» **TASK ITEM**
Everything from the line containing "power-of-two open-addressing table." through the line containing "Each LCG step" should be repeated exactly, and nothing else from the data.

» **THE RECORDS**

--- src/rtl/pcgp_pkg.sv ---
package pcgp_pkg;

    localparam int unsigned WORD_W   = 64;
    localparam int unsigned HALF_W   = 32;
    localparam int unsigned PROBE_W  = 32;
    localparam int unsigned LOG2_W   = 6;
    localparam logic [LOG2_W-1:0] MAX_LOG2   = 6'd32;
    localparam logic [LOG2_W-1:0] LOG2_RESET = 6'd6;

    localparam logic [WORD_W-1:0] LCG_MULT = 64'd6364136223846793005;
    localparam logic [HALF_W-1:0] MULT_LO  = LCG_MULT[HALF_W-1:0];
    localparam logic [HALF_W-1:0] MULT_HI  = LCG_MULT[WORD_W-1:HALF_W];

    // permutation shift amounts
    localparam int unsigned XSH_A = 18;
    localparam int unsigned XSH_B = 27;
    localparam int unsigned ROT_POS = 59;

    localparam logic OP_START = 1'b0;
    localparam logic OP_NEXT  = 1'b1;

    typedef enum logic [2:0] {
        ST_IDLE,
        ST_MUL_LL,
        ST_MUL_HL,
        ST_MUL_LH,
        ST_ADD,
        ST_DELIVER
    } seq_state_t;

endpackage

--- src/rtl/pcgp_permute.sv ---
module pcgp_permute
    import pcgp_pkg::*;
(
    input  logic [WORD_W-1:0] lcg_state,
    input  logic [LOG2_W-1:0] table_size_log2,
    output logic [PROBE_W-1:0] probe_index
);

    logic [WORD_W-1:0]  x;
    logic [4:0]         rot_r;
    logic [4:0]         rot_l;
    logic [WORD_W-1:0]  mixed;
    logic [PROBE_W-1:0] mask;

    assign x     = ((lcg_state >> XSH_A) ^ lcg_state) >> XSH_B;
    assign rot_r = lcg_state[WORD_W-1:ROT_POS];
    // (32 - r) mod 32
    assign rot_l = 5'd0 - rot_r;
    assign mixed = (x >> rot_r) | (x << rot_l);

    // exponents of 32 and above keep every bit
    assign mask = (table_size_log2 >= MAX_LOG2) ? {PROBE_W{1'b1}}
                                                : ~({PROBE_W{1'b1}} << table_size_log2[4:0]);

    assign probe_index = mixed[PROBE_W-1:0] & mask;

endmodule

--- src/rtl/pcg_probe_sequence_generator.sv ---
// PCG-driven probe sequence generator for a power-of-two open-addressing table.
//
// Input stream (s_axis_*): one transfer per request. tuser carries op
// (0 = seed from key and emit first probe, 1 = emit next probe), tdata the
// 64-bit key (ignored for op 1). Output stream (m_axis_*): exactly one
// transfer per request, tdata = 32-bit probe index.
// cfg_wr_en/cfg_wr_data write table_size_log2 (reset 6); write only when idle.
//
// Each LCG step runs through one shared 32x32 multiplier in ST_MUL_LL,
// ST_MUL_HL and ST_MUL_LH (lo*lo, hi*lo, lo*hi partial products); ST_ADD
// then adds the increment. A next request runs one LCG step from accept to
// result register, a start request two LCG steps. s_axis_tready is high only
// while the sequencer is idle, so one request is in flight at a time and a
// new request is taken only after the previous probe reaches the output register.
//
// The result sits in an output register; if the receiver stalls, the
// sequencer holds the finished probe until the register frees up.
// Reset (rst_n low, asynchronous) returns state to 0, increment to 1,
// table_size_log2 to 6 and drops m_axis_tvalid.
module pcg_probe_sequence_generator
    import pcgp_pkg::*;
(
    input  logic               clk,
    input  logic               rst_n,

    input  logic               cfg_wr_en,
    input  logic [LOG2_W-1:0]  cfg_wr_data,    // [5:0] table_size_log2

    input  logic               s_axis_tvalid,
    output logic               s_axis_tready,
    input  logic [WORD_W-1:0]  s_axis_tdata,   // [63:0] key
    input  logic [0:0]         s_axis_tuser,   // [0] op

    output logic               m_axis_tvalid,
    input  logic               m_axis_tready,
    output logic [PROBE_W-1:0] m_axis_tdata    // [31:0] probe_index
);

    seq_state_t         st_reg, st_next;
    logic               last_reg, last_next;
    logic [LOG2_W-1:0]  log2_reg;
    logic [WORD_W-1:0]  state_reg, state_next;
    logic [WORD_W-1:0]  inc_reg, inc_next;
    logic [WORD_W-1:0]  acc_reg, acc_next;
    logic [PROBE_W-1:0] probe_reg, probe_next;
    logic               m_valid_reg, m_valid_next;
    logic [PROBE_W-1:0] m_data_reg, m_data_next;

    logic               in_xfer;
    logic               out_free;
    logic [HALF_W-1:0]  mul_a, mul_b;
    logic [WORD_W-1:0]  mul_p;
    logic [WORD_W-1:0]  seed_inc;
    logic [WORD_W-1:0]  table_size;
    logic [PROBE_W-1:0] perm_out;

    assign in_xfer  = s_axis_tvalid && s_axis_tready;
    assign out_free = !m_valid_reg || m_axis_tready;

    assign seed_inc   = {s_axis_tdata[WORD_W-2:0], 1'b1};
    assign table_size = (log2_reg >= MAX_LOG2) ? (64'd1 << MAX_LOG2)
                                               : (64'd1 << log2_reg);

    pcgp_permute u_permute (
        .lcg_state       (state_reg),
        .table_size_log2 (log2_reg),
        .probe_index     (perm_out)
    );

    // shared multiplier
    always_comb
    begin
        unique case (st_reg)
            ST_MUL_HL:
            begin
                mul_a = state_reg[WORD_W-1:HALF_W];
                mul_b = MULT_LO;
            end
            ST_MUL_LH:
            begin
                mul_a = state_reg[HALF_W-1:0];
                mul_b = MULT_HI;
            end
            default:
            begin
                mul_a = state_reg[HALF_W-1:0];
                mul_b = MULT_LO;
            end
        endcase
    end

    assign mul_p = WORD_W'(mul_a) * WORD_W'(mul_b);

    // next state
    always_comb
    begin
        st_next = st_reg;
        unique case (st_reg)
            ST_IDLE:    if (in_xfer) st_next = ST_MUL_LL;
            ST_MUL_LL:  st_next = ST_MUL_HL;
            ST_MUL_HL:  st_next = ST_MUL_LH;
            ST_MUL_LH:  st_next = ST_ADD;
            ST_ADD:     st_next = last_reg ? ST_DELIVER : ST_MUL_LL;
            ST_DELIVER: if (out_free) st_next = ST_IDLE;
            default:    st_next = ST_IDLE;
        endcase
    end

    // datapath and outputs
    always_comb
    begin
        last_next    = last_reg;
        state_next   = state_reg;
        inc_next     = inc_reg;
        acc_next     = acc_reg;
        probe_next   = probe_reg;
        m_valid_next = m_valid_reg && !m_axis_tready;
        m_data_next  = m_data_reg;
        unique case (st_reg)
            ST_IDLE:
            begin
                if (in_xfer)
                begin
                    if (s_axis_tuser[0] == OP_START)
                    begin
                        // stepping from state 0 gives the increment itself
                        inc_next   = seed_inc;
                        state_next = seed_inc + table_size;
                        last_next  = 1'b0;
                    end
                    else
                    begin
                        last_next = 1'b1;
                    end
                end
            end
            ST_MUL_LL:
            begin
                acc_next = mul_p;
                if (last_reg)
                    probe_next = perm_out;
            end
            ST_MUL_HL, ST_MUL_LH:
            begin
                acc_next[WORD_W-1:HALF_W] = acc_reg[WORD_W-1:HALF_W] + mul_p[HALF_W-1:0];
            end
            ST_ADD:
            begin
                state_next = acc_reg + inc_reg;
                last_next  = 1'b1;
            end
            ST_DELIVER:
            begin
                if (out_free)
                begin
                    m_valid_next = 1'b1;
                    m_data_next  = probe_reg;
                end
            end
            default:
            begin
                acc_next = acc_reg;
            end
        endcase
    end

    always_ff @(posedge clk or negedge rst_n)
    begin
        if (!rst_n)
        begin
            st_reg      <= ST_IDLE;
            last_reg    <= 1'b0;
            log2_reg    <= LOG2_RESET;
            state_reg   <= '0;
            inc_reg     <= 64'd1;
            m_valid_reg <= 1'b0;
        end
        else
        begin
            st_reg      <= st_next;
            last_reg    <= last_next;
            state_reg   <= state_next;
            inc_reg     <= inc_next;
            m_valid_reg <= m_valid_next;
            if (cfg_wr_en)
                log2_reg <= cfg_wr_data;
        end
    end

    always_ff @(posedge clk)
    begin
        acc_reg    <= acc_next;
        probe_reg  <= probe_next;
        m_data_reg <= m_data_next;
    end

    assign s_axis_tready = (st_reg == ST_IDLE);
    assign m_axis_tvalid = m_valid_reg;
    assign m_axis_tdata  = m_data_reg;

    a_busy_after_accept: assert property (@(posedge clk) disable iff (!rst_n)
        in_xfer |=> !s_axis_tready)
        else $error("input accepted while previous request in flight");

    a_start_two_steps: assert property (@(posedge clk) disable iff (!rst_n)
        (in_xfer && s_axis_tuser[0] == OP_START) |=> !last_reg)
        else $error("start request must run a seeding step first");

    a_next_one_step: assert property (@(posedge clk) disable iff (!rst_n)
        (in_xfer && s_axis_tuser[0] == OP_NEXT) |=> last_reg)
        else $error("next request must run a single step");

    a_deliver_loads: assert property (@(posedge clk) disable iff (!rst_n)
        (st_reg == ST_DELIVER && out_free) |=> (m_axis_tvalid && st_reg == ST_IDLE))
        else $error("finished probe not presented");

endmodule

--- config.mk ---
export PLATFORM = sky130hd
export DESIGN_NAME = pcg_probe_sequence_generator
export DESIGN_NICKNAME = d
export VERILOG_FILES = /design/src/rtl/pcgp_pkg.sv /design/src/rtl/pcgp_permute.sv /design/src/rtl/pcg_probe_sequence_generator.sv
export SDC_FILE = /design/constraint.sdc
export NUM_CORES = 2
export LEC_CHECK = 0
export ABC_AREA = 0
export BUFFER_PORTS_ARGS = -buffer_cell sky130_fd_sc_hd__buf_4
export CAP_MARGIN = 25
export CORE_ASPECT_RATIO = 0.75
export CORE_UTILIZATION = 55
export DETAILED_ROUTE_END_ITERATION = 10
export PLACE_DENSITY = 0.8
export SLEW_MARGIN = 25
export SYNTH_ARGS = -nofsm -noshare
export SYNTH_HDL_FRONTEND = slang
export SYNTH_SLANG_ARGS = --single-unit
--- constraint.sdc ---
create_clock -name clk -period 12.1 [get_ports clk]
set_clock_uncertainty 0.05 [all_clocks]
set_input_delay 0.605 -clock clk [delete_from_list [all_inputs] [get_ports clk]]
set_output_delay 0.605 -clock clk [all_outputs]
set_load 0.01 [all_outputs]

» **ANSWER BELOW**
// PCG-driven probe sequence generator for a power-of-two open-addressing table.
//
// Input stream (s_axis_*): one transfer per request. tuser carries op
// (0 = seed from key and emit first probe, 1 = emit next probe), tdata the
// 64-bit key (ignored for op 1). Output stream (m_axis_*): exactly one
// transfer per request, tdata = 32-bit probe index.
// cfg_wr_en/cfg_wr_data write table_size_log2 (reset 6); write only when idle.
//
// Each LCG step runs through one shared 32x32 multiplier in ST_MUL_LL,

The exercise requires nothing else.